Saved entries
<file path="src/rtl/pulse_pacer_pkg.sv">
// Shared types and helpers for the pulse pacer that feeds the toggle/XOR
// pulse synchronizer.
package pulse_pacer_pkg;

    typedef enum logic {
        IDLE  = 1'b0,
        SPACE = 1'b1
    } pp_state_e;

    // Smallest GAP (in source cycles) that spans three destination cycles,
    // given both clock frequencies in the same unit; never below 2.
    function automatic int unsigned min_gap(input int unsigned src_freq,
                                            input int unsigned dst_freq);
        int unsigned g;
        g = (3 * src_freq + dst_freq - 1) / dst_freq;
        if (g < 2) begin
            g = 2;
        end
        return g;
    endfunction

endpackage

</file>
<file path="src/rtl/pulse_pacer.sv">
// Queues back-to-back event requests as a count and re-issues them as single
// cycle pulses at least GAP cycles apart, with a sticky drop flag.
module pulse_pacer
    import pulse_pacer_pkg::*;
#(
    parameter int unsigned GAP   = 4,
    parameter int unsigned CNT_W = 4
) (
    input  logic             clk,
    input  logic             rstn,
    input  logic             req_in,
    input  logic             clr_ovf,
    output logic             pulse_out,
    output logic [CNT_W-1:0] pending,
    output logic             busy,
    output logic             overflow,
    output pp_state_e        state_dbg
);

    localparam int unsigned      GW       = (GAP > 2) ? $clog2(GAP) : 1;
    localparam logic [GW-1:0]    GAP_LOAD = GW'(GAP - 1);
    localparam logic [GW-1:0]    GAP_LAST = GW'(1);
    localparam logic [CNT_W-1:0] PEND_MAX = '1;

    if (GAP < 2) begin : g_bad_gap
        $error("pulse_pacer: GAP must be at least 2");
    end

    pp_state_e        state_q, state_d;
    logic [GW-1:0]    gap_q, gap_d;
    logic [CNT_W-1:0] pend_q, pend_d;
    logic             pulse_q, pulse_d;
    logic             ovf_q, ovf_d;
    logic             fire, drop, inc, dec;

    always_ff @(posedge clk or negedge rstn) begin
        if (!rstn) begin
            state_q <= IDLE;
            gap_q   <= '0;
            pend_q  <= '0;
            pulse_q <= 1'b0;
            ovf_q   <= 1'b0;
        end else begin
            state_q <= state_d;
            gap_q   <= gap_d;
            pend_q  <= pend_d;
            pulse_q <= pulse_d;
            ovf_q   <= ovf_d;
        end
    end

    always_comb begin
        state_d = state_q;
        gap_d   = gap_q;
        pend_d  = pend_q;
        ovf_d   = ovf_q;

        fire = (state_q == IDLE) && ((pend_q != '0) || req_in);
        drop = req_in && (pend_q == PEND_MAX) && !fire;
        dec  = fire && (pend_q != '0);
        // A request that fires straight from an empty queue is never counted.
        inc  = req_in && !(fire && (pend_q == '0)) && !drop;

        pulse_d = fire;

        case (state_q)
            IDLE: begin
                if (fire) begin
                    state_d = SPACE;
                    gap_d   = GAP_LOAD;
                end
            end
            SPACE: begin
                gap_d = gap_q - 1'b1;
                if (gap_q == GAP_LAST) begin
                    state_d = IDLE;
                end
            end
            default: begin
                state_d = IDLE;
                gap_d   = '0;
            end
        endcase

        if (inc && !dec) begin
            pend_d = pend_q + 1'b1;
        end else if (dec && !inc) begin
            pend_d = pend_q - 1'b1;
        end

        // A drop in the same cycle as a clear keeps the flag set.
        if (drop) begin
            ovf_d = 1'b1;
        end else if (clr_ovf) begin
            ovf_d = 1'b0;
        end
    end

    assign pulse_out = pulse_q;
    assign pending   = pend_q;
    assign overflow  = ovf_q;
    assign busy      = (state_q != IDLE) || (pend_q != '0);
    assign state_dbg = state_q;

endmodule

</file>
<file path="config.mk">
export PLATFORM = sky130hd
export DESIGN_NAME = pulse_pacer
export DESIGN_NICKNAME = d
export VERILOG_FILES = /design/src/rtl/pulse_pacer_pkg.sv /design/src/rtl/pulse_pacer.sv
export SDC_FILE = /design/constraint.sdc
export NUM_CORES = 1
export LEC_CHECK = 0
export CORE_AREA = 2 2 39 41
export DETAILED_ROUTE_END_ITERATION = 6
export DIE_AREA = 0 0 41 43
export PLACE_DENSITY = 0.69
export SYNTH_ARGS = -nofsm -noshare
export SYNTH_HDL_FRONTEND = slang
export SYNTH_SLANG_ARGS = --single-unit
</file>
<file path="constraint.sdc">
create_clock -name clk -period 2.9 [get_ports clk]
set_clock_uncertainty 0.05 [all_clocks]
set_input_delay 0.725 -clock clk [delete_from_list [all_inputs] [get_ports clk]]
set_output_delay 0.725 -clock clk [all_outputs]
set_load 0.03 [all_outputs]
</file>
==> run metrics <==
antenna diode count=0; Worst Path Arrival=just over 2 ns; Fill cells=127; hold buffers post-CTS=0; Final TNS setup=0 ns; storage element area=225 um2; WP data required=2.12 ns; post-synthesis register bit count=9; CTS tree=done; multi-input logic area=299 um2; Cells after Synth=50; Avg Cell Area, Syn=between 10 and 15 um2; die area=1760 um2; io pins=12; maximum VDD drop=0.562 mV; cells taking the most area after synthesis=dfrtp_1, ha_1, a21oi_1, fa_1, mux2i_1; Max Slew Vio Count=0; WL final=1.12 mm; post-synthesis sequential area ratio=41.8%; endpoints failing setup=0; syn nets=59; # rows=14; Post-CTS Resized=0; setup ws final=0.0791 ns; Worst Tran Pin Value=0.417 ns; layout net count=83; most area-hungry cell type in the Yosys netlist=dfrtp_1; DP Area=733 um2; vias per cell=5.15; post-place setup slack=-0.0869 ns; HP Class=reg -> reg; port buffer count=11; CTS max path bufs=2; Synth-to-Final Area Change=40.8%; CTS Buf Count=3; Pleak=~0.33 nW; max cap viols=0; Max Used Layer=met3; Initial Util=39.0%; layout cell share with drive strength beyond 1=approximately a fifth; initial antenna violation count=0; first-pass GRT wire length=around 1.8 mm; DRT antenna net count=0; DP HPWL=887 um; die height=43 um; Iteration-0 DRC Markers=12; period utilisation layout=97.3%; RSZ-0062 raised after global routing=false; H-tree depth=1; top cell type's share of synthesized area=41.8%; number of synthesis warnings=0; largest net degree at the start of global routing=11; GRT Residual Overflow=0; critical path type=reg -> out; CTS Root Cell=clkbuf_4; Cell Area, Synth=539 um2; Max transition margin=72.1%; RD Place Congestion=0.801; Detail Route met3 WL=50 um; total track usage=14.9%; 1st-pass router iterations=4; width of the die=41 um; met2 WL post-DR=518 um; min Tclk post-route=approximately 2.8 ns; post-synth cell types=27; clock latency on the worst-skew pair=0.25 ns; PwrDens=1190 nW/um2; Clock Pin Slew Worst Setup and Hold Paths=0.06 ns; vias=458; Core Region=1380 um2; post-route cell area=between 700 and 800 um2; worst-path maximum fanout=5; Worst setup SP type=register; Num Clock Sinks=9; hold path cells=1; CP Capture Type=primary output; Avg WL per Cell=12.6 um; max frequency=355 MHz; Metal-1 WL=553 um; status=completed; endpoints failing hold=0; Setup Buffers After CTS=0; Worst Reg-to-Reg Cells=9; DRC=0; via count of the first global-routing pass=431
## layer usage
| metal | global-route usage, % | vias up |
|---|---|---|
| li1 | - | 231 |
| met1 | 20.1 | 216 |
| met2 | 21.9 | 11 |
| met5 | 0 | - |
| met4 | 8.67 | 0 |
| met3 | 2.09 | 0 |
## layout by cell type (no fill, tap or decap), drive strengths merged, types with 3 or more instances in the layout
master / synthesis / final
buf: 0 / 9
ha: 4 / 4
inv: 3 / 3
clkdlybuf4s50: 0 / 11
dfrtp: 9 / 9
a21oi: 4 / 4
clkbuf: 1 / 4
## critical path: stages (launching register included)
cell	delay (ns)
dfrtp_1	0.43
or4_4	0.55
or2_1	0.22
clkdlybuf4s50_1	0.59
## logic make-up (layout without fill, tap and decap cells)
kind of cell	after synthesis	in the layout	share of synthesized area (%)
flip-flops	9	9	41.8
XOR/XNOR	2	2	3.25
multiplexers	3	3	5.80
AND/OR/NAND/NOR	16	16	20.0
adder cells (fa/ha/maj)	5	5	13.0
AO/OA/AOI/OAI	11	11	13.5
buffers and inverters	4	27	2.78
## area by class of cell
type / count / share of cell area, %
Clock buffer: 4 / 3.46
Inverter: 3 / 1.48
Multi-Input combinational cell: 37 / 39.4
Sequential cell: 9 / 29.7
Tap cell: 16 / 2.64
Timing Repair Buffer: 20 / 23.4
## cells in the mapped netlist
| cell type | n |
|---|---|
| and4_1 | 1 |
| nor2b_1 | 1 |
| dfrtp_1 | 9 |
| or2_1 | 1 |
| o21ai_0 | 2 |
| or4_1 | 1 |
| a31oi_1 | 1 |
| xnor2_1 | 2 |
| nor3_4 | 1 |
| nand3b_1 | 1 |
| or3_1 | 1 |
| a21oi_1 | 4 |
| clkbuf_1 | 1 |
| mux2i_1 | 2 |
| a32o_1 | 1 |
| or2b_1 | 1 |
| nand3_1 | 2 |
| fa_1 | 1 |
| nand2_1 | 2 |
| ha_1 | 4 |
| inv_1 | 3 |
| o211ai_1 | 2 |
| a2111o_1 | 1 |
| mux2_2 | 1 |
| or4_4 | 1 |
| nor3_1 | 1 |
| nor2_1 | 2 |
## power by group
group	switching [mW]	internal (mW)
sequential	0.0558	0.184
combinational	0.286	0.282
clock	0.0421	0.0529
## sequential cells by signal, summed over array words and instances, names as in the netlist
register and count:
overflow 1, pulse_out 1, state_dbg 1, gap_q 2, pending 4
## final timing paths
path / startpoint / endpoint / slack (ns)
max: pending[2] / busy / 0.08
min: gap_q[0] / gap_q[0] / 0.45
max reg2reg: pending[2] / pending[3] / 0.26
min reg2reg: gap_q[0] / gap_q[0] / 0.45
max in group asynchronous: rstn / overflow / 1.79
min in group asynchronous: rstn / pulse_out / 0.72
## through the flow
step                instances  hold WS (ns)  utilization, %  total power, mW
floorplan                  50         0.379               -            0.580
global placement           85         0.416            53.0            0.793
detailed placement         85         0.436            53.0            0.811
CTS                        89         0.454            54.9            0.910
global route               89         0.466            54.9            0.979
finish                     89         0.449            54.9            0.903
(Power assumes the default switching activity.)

---

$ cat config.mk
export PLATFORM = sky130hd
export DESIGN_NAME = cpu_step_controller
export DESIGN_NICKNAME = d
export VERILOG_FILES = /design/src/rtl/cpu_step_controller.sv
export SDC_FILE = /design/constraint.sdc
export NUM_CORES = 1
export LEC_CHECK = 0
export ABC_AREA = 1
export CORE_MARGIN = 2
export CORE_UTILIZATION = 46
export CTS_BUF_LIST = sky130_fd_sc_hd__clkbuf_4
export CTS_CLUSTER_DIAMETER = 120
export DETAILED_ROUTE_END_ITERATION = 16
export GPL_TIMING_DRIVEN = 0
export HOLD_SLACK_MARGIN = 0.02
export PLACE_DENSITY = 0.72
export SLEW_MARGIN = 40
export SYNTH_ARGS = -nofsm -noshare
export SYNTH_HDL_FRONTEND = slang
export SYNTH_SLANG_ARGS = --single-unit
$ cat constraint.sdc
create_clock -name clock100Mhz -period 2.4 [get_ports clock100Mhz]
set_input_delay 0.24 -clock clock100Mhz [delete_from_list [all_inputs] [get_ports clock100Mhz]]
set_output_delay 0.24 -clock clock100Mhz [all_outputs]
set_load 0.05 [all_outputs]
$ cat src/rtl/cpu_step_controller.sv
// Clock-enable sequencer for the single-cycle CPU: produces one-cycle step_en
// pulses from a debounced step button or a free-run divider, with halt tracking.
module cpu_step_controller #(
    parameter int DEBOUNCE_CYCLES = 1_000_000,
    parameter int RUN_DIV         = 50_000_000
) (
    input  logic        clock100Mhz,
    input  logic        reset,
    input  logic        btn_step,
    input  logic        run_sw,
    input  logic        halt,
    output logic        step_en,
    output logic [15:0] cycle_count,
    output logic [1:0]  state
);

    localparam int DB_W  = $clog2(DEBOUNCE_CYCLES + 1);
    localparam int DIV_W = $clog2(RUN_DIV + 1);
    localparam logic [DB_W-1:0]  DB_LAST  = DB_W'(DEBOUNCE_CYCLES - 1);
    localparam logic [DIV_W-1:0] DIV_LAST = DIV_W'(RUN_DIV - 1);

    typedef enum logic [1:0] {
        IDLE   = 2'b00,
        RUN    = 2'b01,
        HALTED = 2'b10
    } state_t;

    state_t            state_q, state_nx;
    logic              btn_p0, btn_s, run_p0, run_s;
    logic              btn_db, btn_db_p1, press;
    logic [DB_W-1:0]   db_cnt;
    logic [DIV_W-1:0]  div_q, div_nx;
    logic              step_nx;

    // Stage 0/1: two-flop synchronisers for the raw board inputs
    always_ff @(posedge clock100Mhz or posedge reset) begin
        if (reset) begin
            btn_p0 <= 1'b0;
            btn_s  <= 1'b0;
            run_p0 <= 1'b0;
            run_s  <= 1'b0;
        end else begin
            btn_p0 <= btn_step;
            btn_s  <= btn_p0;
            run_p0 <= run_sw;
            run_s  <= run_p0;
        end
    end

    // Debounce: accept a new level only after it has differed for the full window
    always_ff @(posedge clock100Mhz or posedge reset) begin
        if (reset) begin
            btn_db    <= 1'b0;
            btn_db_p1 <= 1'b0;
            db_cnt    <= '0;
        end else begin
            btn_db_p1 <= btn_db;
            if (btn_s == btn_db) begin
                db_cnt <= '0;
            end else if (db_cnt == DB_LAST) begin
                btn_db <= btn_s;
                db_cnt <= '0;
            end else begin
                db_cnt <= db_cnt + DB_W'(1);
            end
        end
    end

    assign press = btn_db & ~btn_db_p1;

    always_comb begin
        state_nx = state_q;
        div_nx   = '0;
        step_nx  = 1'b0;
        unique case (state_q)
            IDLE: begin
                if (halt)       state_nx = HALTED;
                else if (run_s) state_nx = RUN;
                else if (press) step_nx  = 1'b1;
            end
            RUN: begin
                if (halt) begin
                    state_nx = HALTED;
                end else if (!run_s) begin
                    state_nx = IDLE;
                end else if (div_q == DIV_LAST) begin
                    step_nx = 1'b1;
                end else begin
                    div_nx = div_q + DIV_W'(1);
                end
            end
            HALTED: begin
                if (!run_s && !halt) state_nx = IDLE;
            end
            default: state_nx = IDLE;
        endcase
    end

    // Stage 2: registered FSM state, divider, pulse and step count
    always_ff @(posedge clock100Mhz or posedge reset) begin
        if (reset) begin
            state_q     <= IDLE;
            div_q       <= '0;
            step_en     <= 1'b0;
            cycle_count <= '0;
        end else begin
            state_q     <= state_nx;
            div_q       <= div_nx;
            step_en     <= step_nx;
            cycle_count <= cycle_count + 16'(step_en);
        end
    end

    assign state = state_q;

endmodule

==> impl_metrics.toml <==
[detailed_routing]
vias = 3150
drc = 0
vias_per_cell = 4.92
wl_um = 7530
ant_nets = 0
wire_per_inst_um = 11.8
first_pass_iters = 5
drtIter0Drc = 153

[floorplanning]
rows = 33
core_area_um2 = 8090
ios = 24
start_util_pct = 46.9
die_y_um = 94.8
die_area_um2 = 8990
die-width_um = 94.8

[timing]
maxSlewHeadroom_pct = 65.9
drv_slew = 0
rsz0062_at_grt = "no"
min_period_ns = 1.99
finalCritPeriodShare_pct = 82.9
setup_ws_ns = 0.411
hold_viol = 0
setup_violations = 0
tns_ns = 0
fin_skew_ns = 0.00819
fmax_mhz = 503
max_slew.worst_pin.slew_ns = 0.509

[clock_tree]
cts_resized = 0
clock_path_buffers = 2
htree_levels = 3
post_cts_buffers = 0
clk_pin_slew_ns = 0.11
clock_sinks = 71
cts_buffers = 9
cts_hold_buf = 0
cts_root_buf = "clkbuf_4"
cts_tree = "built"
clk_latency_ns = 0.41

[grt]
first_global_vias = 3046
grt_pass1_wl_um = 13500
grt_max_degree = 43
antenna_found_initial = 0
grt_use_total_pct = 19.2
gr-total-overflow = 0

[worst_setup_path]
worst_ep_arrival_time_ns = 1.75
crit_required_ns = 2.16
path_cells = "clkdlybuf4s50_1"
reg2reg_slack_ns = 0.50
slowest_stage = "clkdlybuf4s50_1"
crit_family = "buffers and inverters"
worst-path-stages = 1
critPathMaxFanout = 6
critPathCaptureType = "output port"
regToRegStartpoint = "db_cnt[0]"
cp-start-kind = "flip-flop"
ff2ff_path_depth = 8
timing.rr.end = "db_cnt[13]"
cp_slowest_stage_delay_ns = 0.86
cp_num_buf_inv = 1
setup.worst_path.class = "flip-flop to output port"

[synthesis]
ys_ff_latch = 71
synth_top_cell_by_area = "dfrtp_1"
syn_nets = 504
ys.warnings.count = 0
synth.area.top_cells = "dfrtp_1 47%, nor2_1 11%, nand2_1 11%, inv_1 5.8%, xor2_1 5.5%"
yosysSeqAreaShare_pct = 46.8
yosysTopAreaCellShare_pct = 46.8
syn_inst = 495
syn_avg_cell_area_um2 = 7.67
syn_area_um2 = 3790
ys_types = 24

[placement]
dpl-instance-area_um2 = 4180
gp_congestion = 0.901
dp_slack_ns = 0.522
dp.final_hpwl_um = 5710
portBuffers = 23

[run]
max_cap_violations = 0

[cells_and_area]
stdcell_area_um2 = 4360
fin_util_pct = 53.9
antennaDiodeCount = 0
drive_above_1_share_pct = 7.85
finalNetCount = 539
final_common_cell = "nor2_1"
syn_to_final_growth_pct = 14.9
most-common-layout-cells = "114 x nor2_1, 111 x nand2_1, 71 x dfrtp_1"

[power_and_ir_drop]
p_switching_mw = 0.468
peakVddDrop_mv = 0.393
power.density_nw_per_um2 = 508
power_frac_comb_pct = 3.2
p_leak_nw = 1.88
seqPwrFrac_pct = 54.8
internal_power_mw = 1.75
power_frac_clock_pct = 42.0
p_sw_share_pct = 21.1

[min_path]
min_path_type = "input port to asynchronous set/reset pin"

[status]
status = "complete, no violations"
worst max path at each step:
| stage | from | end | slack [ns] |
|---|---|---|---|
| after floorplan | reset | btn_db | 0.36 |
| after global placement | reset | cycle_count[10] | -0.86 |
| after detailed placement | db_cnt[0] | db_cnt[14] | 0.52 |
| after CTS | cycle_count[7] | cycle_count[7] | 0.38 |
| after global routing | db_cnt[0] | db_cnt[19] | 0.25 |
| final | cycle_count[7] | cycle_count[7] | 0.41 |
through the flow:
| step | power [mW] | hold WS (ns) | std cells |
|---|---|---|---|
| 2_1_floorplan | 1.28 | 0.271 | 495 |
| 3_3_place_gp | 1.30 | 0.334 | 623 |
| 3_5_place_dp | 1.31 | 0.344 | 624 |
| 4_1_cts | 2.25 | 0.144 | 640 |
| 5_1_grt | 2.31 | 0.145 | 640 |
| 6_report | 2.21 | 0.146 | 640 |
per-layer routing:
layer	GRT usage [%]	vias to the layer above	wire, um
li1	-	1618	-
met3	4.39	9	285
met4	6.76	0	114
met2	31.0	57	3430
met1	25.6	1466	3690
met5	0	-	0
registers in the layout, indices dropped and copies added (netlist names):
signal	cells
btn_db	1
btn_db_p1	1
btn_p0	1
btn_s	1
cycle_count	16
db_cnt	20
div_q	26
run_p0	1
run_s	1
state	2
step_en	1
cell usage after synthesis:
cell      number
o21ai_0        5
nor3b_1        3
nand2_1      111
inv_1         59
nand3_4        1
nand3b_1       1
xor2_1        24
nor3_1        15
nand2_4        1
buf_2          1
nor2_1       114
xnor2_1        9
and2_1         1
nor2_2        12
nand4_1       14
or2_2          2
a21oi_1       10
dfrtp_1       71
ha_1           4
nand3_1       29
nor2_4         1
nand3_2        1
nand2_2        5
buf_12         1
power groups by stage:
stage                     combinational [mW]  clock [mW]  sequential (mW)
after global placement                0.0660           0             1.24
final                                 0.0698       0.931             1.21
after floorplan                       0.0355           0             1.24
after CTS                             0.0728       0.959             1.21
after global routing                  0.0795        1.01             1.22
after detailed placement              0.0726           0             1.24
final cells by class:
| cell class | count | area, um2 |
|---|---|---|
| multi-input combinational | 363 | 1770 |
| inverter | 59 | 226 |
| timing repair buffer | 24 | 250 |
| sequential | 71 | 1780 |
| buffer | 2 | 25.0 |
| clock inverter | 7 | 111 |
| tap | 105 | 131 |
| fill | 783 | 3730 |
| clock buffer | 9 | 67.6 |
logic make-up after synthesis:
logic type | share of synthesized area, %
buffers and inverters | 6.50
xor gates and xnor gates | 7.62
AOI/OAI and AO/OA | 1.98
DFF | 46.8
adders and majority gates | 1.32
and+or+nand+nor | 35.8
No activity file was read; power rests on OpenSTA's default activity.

Work request - Show every line in the records above that contains the word "parameter".

Worked solution -
    parameter int unsigned GAP   = 4,
    parameter int unsigned CNT_W = 4
    parameter int DEBOUNCE_CYCLES = 1_000_000,
    parameter int RUN_DIV         = 50_000_000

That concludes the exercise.